Amidst the isolation and exhaustion of new parenthood: the compression of available writing time into minutes of naptime. The compression of time in general. A race against the clock to shower, to eat. A gamble against his good mood to accomplish this or that task that six months ago would have been done without thought.
When you don’t have a kid, it seems like people are talking all the time about how hard parenting is. But once you do have a kid, it seems like it’s all forced smiles and stiff upper lip, like no one you know is honest about their exhaustion, their ambivalence. Winter rolls into spring, and I am most surprised not by how hard it is, but by the lack of support so total that when my mother-in-law shows up to visit for a week I actually weep for joy.
But then, no one talks about the difficulties of home either, other than advertisers. Advertisers are the only ones who talk about it, and sometimes sitcoms. If television is to be believed, my husband is a mouth-breathing knuckle-dragger who would inadvertently strangle himself with the cord to the vacuum cleaner if I weren’t around to supervise him. Also, I am a long-suffering harpy. I smell laundry, worship my dishwasher, and fantasize about other people’s kids wanting me to be their mother. Mom is The Ultimate Consumer. My husband and I watch television at night in a stupor and feel like visitors from Marx. — Typo. I mean Mars. But either one works. We find late-phase capitalism confusing. But then, we’re not getting a lot of sleep these days.
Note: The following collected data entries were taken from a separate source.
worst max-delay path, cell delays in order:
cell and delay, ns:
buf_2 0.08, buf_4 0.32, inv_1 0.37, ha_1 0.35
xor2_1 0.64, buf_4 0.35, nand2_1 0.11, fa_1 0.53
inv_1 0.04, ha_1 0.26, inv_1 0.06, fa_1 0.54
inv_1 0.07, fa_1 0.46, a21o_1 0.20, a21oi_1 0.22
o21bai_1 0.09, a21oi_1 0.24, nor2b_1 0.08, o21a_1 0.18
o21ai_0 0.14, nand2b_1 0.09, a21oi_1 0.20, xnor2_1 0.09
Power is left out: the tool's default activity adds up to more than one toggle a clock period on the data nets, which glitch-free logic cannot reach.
### src/lzsd_pkg.sv
// ----------------------------------------------------------------------------
// lzsd_pkg
// Shared types and constants for the LZSS stream decoder.
// ----------------------------------------------------------------------------
package lzsd_pkg;

	localparam int WINDOW_DEPTH_DEF = 4096;
	localparam int COUNT_BITS_DEF   = 24;
	localparam int SIZE_W           = 24;
	localparam int OFF_W            = 12;
	localparam int LEN_W            = 4;
	localparam int REM_W            = 5;
	localparam int MIN_MATCH        = 3;
	localparam int CMD_DEPTH        = 4;

	typedef enum logic [1:0] {
		PH_FLAG,
		PH_TOK,
		PH_HI
	} phase_t;

	typedef enum logic [2:0] {
		ST_OK    = 3'd0,
		ST_TRUNC = 3'd1,
		ST_DIST  = 3'd2,
		ST_OVER  = 3'd3,
		ST_TRAIL = 3'd4
	} status_t;

	typedef enum logic [1:0] {
		CMD_LIT,
		CMD_COPY,
		CMD_STAT
	} cmd_op_t;

	typedef enum logic {
		B_IDLE,
		B_COPY
	} back_state_t;

	typedef struct packed {
		cmd_op_t          op;
		logic [7:0]       data;
		logic [OFF_W-1:0] off;
		logic [LEN_W-1:0] len;
		logic             fin;
		status_t          status;
	} cmd_t;

	typedef struct packed {
		logic full;
		logic empty;
	} q_stat_t;

endpackage
File: src/lzsd_pkg.sv
// ----------------------------------------------------------------------------
// lzsd_pkg
// Shared types and constants for the LZSS stream decoder.
// ----------------------------------------------------------------------------
package lzsd_pkg;

	localparam int WINDOW_DEPTH_DEF = 4096;
	localparam int COUNT_BITS_DEF   = 24;
	localparam int SIZE_W           = 24;
	localparam int OFF_W            = 12;
	localparam int LEN_W            = 4;
	localparam int REM_W            = 5;
	localparam int MIN_MATCH        = 3;
	localparam int CMD_DEPTH        = 4;

	typedef enum logic [1:0] {
		PH_FLAG,
		PH_TOK,
		PH_HI
	} phase_t;

	typedef enum logic [2:0] {
		ST_OK    = 3'd0,
		ST_TRUNC = 3'd1,
		ST_DIST  = 3'd2,
		ST_OVER  = 3'd3,
		ST_TRAIL = 3'd4
	} status_t;

	typedef enum logic [1:0] {
		CMD_LIT,
		CMD_COPY,
		CMD_STAT
	} cmd_op_t;

	typedef enum logic {
		B_IDLE,
		B_COPY
	} back_state_t;

	typedef struct packed {
		cmd_op_t          op;
		logic [7:0]       data;
		logic [OFF_W-1:0] off;
		logic [LEN_W-1:0] len;
		logic             fin;
		status_t          status;
	} cmd_t;

	typedef struct packed {
		logic full;
		logic empty;
	} q_stat_t;

endpackage

File: src/lzsd_front.sv
// ----------------------------------------------------------------------------
// lzsd_front
// Input side: flag/token parsing, size and distance checks, error swallowing.
// ----------------------------------------------------------------------------
module lzsd_front #(
	parameter int COUNT_BITS = lzsd_pkg::COUNT_BITS_DEF
) (
	input  logic                      clk,
	input  logic                      arst_n,
	input  logic                      cfg_wr_en,
	input  logic [lzsd_pkg::SIZE_W-1:0] cfg_wr_data,
	input  logic                      in_valid,
	output logic                      in_ready,
	input  logic [7:0]                in_byte,
	input  logic                      in_last,
	output logic                      push,
	output lzsd_pkg::cmd_t            cmd,
	input  lzsd_pkg::q_stat_t         qs
);
	import lzsd_pkg::*;

	localparam int XW = 33;

	logic [SIZE_W-1:0]     size_q;
	logic [COUNT_BITS-1:0] cnt_q, cnt_d;
	phase_t                phase_q, phase_d;
	logic [7:0]            flag_q, flag_d;
	logic [2:0]            bit_q, bit_d;
	logic [7:0]            tok_q, tok_d;
	logic                  swallow_q, swallow_d;

	logic [XW-1:0] max_x, size_x, lim_x, cnt_x, dist_x, len_x, sum_x, lit_x, new_x;
	logic          acc, grew, err, fin;

	assign in_ready = !qs.full;
	assign acc      = in_valid && in_ready;

	assign max_x  = (XW'(1) << COUNT_BITS) - XW'(1);
	assign size_x = XW'(size_q);
	assign lim_x  = (size_x > max_x) ? max_x : size_x;
	assign cnt_x  = XW'(cnt_q);
	assign dist_x = XW'({in_byte[3:0], tok_q}) + XW'(1);
	assign len_x  = XW'(in_byte[7:4]) + XW'(MIN_MATCH);
	assign sum_x  = cnt_x + len_x;
	assign lit_x  = cnt_x + XW'(1);

	always_comb begin
		cnt_d     = cnt_q;
		phase_d   = phase_q;
		flag_d    = flag_q;
		bit_d     = bit_q;
		tok_d     = tok_q;
		swallow_d = swallow_q;
		push      = 1'b0;
		grew      = 1'b0;
		err       = 1'b0;
		fin       = 1'b0;
		new_x     = cnt_x;
		cmd.op     = CMD_STAT;
		cmd.data   = '0;
		cmd.off    = {in_byte[3:0], tok_q};
		cmd.len    = in_byte[7:4];
		cmd.fin    = 1'b0;
		cmd.status = ST_OK;
		if (acc) begin
			if (swallow_q) begin
				if (in_last) begin
					swallow_d = 1'b0;
					cnt_d     = '0;
					phase_d   = PH_FLAG;
				end
			end else if (cnt_x >= lim_x) begin
				push       = 1'b1;
				cmd.fin    = 1'b1;
				cmd.status = ST_TRAIL;
				fin        = 1'b1;
			end else begin
				case (phase_q)
					PH_FLAG: begin
						flag_d  = in_byte;
						bit_d   = '0;
						phase_d = PH_TOK;
					end
					PH_TOK: begin
						if (flag_q[bit_q]) begin
							tok_d   = in_byte;
							phase_d = PH_HI;
						end else begin
							push     = 1'b1;
							cmd.op   = CMD_LIT;
							cmd.data = in_byte;
							cnt_d    = COUNT_BITS'(lit_x);
							new_x    = lit_x;
							grew     = 1'b1;
							bit_d    = bit_q + 3'd1;
							phase_d  = (bit_q == 3'd7) ? PH_FLAG : PH_TOK;
						end
					end
					PH_HI: begin
						if (dist_x > cnt_x) begin
							push       = 1'b1;
							cmd.fin    = 1'b1;
							cmd.status = ST_DIST;
							fin        = 1'b1;
							err        = 1'b1;
						end else if (sum_x > lim_x) begin
							push       = 1'b1;
							cmd.fin    = 1'b1;
							cmd.status = ST_OVER;
							fin        = 1'b1;
							err        = 1'b1;
						end else begin
							push    = 1'b1;
							cmd.op  = CMD_COPY;
							cnt_d   = COUNT_BITS'(sum_x);
							new_x   = sum_x;
							grew    = 1'b1;
							bit_d   = bit_q + 3'd1;
							phase_d = (bit_q == 3'd7) ? PH_FLAG : PH_TOK;
						end
					end
					default: begin
						phase_d = PH_FLAG;
					end
				endcase
				if (!err) begin
					if (grew && new_x >= lim_x) begin
						cmd.fin    = 1'b1;
						cmd.status = in_last ? ST_OK : ST_TRAIL;
						fin        = 1'b1;
					end else if (in_last) begin
						push       = 1'b1;
						cmd.fin    = 1'b1;
						cmd.status = ST_TRUNC;
						fin        = 1'b1;
					end
				end
			end
			if (fin) begin
				if (in_last) begin
					swallow_d = 1'b0;
					cnt_d     = '0;
					phase_d   = PH_FLAG;
				end else begin
					swallow_d = 1'b1;
				end
			end
		end
	end

	always_ff @(posedge clk or negedge arst_n) begin
		if (!arst_n) begin
			size_q    <= SIZE_W'(1);
			cnt_q     <= '0;
			phase_q   <= PH_FLAG;
			flag_q    <= '0;
			bit_q     <= '0;
			tok_q     <= '0;
			swallow_q <= 1'b0;
		end else begin
			if (cfg_wr_en) begin
				size_q <= cfg_wr_data;
			end
			cnt_q     <= cnt_d;
			phase_q   <= phase_d;
			flag_q    <= flag_d;
			bit_q     <= bit_d;
			tok_q     <= tok_d;
			swallow_q <= swallow_d;
		end
	end

	// block always closes with a result on a live last byte
	a_last_ends: assert property (@(posedge clk) disable iff (!arst_n)
		acc && !swallow_q && in_last |-> push && cmd.fin)
		else $error("last byte did not close block");

	a_swallow_quiet: assert property (@(posedge clk) disable iff (!arst_n)
		swallow_q |-> !push)
		else $error("command pushed while swallowing");

endmodule

File: config.mk
export PLATFORM = sky130hd
export DESIGN_NAME = lzsd_front
export DESIGN_NICKNAME = d
export VERILOG_FILES = /design/src/lzsd_pkg.sv /design/src/lzsd_front.sv
export SDC_FILE = /design/constraint.sdc
export NUM_CORES = 1
export LEC_CHECK = 0
export ABC_AREA = 1
export ABC_CLOCK_PERIOD_IN_PS = 7810
export BUFFER_PORTS_ARGS = -buffer_cell sky130_fd_sc_hd__buf_4
export CAP_MARGIN = 20
export CORE_ASPECT_RATIO = 0.9
export CORE_MARGIN = 3
export CORE_UTILIZATION = 40
export DETAILED_ROUTE_END_ITERATION = 8
export PLACE_DENSITY = 0.63
export SKIP_CTS_REPAIR_TIMING = 1
export SYNTH_ARGS = -nofsm -noshare
export SYNTH_HDL_FRONTEND = slang
export SYNTH_SLANG_ARGS = --single-unit
export TNS_END_PERCENT = 1
File: constraint.sdc
create_clock -name clk -period 7.81 [get_ports clk]
set_input_delay 1.562 -clock clk [delete_from_list [all_inputs] [get_ports clk]]
set_output_delay 1.562 -clock clk [all_outputs]
set_load 0.01 [all_outputs]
You know that saying, “Be kind for everyone you meet is fighting a hard battle?” It is true. The battle is against trash day and toilet augers and diaper laundry and the landlord and and and… Whether we are married, single, widowed, breeders, or childless, there are things that have to be done daily, sometimes difficult things, sometimes boring things, sometimes things that are no big deal on their own, but when you add up all the time you spend doing them, you spend more time washing the dishes, wiping handprints off the refrigerator, scooping shit out of the litter box, than you do drinking wine, contemplating the tea kettle, or having sex. Yet I’ve read way more poems about teakettles and sex than I have about trying to clean the gasket around your dishwasher. I mean, have you ever tried to clean that fucking thing? Why aren’t people talking about this bullshit?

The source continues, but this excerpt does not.